Fittingly, the “why” of the journey is the foundation of “All the Way to the Tigers.” The story begins three years before Morris’s pilgrimage to India, when the author had a serious ice skating accident days before a major life transition that she’d been working toward for 14 years. Not only was her daughter finally out of the house, but Morris was set to take a sabbatical from teaching. “I had planned to literally become a nomad, traveling the world. My biggest worry at the time was the fact that I was scheduled for jury duty. I was so afraid I would be put on a trial and have to postpone my trip to Morocco.”

Instead, Morris broke an ankle so badly that she had to stay off it for three months and was told that she would probably never regain pain-free use of the foot. This is another way her memoir connects to the current situation. “Every day for months, I canceled another plan, tore up another plane ticket, saw another itinerary go up in smoke.”

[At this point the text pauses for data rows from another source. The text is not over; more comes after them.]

==> v27: inputs <==
// bldc_esc
module bldc_esc #(parameter DATA_WIDTH = 16,parameter debounce = 3)(
  input clk,              		 
  input reset,            		 
  input pwm_en,						 
  input encoder_a,  				 
  input encoder_b,  				 
  input [DATA_WIDTH-1:0] pwm_period,	 
  input [DATA_WIDTH-1:0] period_reference,	 
  input [DATA_WIDTH-1:0] Kp_ext, 
  input [DATA_WIDTH-1:0] Ki_ext, 
  input [DATA_WIDTH-1:0] Kd_ext, 
  input override_internal_pid,		 
  output reg motor_positive,   		 
  output reg motor_negative 			 
);
  reg motor_pwm;
  reg [DATA_WIDTH-1:0] pwm_counter;
  reg [DATA_WIDTH-1:0] pwm_duty_cycle;
  reg [1:0]encoder_state;
  reg [1:0]prev_encoder_state;
  reg [1:0]pwm_direction;
  reg [DATA_WIDTH-1:0] period_speed ; 
  reg [DATA_WIDTH-1:0] speed_ctr;
  reg [DATA_WIDTH-1:0] Kp ;
  reg [DATA_WIDTH-1:0] Ki ;
  reg [DATA_WIDTH-1:0] Kd ;
  reg signed[DATA_WIDTH-1:0] error;
  reg signed[(DATA_WIDTH)-1:0] integral;
  reg signed[DATA_WIDTH-1:0] derivative;
  reg signed [(DATA_WIDTH)-1:0] pid_output;
  reg signed[DATA_WIDTH-1:0] previous_error;
  reg [2:0] encoder_a_shift_reg;
  reg encoder_a_reg;
  reg [2:0] encoder_b_shift_reg;
  reg encoder_b_reg;
 always @(posedge clk or posedge reset) begin
    if (reset) begin
        integral <= 16'b0;
        pwm_counter <= {DATA_WIDTH{1'b0}};
        encoder_state <= 2'b0;
        prev_encoder_state <= 2'b0;
        pwm_direction<=2'b00;
        motor_positive<=1'b0;
        motor_negative<=1'b0;
        Kp <= 16'd1;
        Ki <= 16'd0;
        Kd <= 16'd0;
        speed_ctr<={DATA_WIDTH{1'b0}};
        previous_error <= {DATA_WIDTH{1'b0}};
        error<=8'b0;
        period_speed <= 16'b0;
        pid_output <= 16'b0;
        derivative <= 16'b0;
        pwm_duty_cycle <= 16'b0;
        motor_pwm <= 1'b0;
        encoder_a_shift_reg <= 3'b0;
        encoder_a_reg <= 1'b0;
        encoder_b_shift_reg <= 3'b0;
        encoder_b_reg <= 1'b0;
    end 
    else begin
        encoder_a_shift_reg <= {encoder_a_shift_reg[debounce-2:0],encoder_a};
  ...
make LEC_CHECK=0 ABC_AREA=1 CAP_MARGIN=20 CELL_PAD_IN_SITES_DETAIL_PLACEMENT=1 CORE_ASPECT_RATIO=1.26 CORE_MARGIN=6 CORE_UTILIZATION=28 CTS_CLUSTER_DIAMETER=397 GPL_ROUTABILITY_DRIVEN=1 GPL_TIMING_DRIVEN=0 MAX_ROUTING_LAYER=met5 MIN_ROUTING_LAYER=met2 PLACE_DENSITY_LB_ADDON=0.15 SETUP_SLACK_MARGIN=0.8 SLEW_MARGIN=20 TNS_END_PERCENT=55 finish   # period 4.24 ns
run.sh (not shown) runs the stock make flow with config.mk's settings and CLKGATE_MAP_FILE=.
==> inputs of v22, as changes to v27 <==
==> flow/config.mk (replaced) <==
export PLATFORM = sky130hd
export DESIGN_NAME = bldc_esc
export DESIGN_NICKNAME = bldc_esc
export VERILOG_FILES = /design/flow/design.v
export SDC_FILE = /design/flow/constraint.sdc
export NUM_CORES = 4
export LEC_CHECK = 0
export CAP_MARGIN = 20
export CELL_PAD_IN_SITES_DETAIL_PLACEMENT = 0
export CORE_ASPECT_RATIO = 1.26
export CORE_MARGIN = 2
export CORE_UTILIZATION = 72
export CTS_CLUSTER_DIAMETER = 103
export GPL_ROUTABILITY_DRIVEN = 1
export MAX_ROUTING_LAYER = met5
export MIN_ROUTING_LAYER = met1
export PLACE_DENSITY_LB_ADDON = 0.01
export SETUP_SLACK_MARGIN = 2.16
export SLEW_MARGIN = 20
export TNS_END_PERCENT = 55
==> flow/constraint.sdc (replaced) <==
create_clock -name core_clock -period 7.5 [get_ports {clk}]
set_input_delay 1.5000 -clock core_clock [delete_from_list [all_inputs] [get_ports {clk}]]
set_output_delay 1.5000 -clock core_clock [all_outputs]
set_load 0.01 [all_outputs]
==> inputs of v23, as changes to v27 <==
==> flow/config.mk (replaced) <==
export PLATFORM = sky130hd
export DESIGN_NAME = bldc_esc
export DESIGN_NICKNAME = bldc_esc
export VERILOG_FILES = /design/flow/design.v
export SDC_FILE = /design/flow/constraint.sdc
export NUM_CORES = 4
export LEC_CHECK = 0
export ABC_AREA = 1
export CAP_MARGIN = 20
export CELL_PAD_IN_SITES_DETAIL_PLACEMENT = 0
export CORE_ASPECT_RATIO = 0.9
export CORE_MARGIN = 2
export CORE_UTILIZATION = 72
export CTS_CLUSTER_DIAMETER = 103
export GPL_ROUTABILITY_DRIVEN = 1
export HOLD_SLACK_MARGIN = -0.05
export MAX_ROUTING_LAYER = met5
export MIN_ROUTING_LAYER = met1
export PLACE_DENSITY_LB_ADDON = 0.01
export SETUP_SLACK_MARGIN = 0.8
export SLEW_MARGIN = 20
export TNS_END_PERCENT = 55
==> flow/constraint.sdc (replaced) <==
create_clock -name core_clock -period 5.9 [get_ports {clk}]
set_input_delay 1.1800 -clock core_clock [delete_from_list [all_inputs] [get_ports {clk}]]
set_output_delay 1.1800 -clock core_clock [all_outputs]
set_load 0.01 [all_outputs]
==> inputs of v38, as changes to v27 <==
==> flow/config.mk (replaced) <==
export PLATFORM = sky130hd
export DESIGN_NAME = bldc_esc
export DESIGN_NICKNAME = bldc_esc
export VERILOG_FILES = /design/flow/design.v
export SDC_FILE = /design/flow/constraint.sdc
export NUM_CORES = 4
export LEC_CHECK = 0
export CAP_MARGIN = 20
export CORE_MARGIN = 2
export CORE_UTILIZATION = 72
export PLACE_DENSITY = 0.6
export SLEW_MARGIN = 20
==> flow/constraint.sdc (replaced) <==
create_clock -name core_clock -period 6.61 [get_ports {clk}]
set_input_delay 1.3220 -clock core_clock [delete_from_list [all_inputs] [get_ports {clk}]]
set_output_delay 1.3220 -clock core_clock [all_outputs]
set_load 0.01 [all_outputs]
==> comparison table <==
metric	v22	v23	v38	v27
Fill cell total of the finished layout	1,879	1,797	1,928	10,010
Layout Skew	0.02267 ns	0.02238 ns	0.02328 ns	0.03299 ns
Via count of the first global-routing pass	18,900	21,190	18,410	30,280
DR vias	17,130	20,160	16,900	25,550
XOR Share, Synth	7.045%	4.318%	7.045%	4.318%
Metal3 WL	4669 microns	6151 microns	4435 microns	28,540 microns
WHS	0.3852 ns	0.3855 ns	0.3830 ns	0.3735 ns
Core area	0.03133 sq mm	0.03279 sq mm	0.03131 sq mm	0.08398 sq mm
CP bufs+invs	7	10	9	8
Number of ordinary and repair buffers in the finished layout	197	325	219	262
Number of cells in Yosys stat	2,364	2,934	2,364	2,934
Outcome	timing/DRC/antenna clean	failed layout checks	failed layout checks	failed layout checks
Reasons for failing layout checks	-	setup timing	setup timing	setup timing
Final setup vio count	0	9	3	13
Clock transition at the registers of the reported paths	0.07 ns	0.07 ns	0.06 ns	0.06 ns
Met1 layer usage reported by global route	45.96%	53.60%	49.26%	0%
Tightest Pin Transition	1.093 ns	0.9934 ns	1.027 ns	1.108 ns
R2R cell count	23	29	25	27
Log Warnings	32	31	32	29
Number of antenna violations at the first check in global routing	0	0	1	1
Worst path arrival time	7.29 ns	7.23 ns	7.19 ns	7.40 ns
Utilization after layout	82.93%	86.43%	82.99%	34.36%
Reg-to-Reg Start	derivative[4]$_DFF_PP0_	error[4]$_DFF_PP0_	error[3]$_DFF_PP0_	error[3]$_DFF_PP0_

While stuck in bed reading, she found a phrase in Thomas Mann’s “Death in Venice” that caught her eye. “He would go on a journey. Not far. Not all the way to the tigers.” “All the way to the tigers” was the very definition of a place that was just too far. The character in the book would not go there. But Morris decided that once she recovered her travel-worthiness, she would.

And she did. The two stories, one of confinement and one of intrepid exploration, are woven together – along with plenty of tiger trivia – in 112 brief chapters.

Unfortunately, as much as Morris wanted to see tigers in India, it turned out that tigers didn’t necessarily want to see her. “At that moment,” she recalled, “I had to realize that whether I saw the tigers or not was not the point.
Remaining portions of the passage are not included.